Records:
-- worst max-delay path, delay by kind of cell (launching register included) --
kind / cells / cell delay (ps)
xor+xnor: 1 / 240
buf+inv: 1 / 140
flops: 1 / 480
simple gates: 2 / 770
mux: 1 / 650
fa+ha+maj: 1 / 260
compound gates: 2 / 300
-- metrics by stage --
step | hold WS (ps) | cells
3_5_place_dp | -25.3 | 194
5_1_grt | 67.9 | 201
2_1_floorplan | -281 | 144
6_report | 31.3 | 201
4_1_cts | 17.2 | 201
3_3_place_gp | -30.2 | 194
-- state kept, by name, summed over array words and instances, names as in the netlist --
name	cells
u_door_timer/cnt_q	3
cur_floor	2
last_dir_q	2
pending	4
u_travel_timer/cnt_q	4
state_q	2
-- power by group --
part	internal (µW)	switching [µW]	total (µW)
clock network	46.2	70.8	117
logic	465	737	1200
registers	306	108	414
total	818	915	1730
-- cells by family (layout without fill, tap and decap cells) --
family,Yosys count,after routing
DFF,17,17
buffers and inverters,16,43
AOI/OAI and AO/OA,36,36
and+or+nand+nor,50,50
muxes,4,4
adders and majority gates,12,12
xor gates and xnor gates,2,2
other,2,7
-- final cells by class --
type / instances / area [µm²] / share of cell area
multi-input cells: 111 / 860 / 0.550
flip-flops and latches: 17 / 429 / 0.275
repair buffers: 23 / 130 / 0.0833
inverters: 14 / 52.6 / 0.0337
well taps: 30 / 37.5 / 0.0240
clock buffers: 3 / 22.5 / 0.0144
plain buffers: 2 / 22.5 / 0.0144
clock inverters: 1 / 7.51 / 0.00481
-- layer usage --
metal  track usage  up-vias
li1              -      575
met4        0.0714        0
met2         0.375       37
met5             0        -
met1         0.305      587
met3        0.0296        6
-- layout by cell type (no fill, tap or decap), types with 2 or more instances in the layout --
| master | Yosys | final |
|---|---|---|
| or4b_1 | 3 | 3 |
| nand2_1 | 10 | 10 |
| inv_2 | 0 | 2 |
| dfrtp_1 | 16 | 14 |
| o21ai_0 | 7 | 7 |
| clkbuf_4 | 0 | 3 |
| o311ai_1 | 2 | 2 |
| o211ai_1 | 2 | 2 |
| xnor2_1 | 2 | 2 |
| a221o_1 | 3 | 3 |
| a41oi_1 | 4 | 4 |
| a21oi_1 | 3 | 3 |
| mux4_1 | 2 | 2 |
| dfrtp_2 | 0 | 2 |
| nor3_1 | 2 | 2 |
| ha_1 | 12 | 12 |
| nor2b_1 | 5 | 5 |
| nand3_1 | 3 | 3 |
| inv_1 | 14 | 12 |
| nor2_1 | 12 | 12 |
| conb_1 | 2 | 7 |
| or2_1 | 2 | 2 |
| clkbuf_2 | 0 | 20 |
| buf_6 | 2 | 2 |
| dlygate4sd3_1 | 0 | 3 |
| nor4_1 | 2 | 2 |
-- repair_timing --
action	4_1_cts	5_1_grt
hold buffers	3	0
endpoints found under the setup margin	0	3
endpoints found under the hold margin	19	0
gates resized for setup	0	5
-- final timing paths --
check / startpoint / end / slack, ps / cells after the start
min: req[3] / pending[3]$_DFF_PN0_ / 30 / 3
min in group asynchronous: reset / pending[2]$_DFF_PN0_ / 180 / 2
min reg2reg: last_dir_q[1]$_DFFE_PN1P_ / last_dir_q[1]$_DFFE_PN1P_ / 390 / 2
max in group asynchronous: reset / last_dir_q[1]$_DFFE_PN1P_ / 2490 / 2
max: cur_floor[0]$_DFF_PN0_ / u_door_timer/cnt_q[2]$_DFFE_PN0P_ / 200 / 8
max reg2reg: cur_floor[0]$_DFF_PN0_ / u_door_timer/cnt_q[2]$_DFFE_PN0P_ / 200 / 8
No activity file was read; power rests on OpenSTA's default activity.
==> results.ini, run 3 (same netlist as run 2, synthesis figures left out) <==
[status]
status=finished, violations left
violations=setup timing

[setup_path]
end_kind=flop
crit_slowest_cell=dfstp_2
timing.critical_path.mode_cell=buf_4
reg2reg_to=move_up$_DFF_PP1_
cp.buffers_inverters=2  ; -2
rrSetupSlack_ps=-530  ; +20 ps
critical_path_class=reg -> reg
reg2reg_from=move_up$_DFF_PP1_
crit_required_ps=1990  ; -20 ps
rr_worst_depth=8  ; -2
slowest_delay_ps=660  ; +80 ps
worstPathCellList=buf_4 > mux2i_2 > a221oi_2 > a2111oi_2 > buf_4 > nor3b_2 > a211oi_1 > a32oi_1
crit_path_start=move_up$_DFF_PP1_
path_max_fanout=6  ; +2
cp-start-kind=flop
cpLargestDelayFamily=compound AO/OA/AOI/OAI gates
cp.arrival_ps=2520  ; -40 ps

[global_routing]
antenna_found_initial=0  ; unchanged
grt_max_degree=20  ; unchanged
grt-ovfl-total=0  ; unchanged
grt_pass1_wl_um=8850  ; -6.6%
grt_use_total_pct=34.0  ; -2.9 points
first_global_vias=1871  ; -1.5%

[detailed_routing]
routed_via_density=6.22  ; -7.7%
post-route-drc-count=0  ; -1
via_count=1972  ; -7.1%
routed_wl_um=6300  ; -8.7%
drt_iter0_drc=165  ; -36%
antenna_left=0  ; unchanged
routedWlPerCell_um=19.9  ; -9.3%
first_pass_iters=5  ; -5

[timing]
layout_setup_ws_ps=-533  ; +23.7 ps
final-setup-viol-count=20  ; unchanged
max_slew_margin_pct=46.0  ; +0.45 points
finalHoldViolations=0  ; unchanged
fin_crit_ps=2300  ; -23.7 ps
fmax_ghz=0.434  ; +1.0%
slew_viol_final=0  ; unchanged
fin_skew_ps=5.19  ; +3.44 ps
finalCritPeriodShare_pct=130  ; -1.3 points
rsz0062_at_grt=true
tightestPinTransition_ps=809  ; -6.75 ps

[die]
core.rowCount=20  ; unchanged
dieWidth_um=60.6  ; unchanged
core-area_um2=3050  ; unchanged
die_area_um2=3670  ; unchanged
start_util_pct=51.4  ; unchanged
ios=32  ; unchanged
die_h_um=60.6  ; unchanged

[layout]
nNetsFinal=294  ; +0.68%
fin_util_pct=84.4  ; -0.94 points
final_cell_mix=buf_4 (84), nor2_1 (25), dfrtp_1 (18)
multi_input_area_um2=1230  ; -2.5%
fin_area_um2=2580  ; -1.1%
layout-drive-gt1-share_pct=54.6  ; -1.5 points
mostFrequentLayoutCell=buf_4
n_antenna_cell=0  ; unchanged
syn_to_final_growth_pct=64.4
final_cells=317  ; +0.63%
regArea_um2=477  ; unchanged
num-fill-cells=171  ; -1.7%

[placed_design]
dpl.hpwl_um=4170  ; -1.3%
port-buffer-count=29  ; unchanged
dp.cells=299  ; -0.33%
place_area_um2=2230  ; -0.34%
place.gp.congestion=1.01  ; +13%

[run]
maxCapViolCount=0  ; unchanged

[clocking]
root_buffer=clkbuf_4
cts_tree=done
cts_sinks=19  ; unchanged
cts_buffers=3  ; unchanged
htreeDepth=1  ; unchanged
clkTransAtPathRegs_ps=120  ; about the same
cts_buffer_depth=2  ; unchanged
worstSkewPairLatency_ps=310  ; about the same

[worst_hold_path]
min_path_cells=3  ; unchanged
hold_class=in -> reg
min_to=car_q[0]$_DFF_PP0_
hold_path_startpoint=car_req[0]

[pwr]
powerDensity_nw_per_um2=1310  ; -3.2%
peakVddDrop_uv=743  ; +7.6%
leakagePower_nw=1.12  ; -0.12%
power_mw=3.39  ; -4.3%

Task requirements: Copy each line of the preceding material that contains "endpoints".

Written answer:
endpoints found under the setup margin	0	3
endpoints found under the hold margin	19	0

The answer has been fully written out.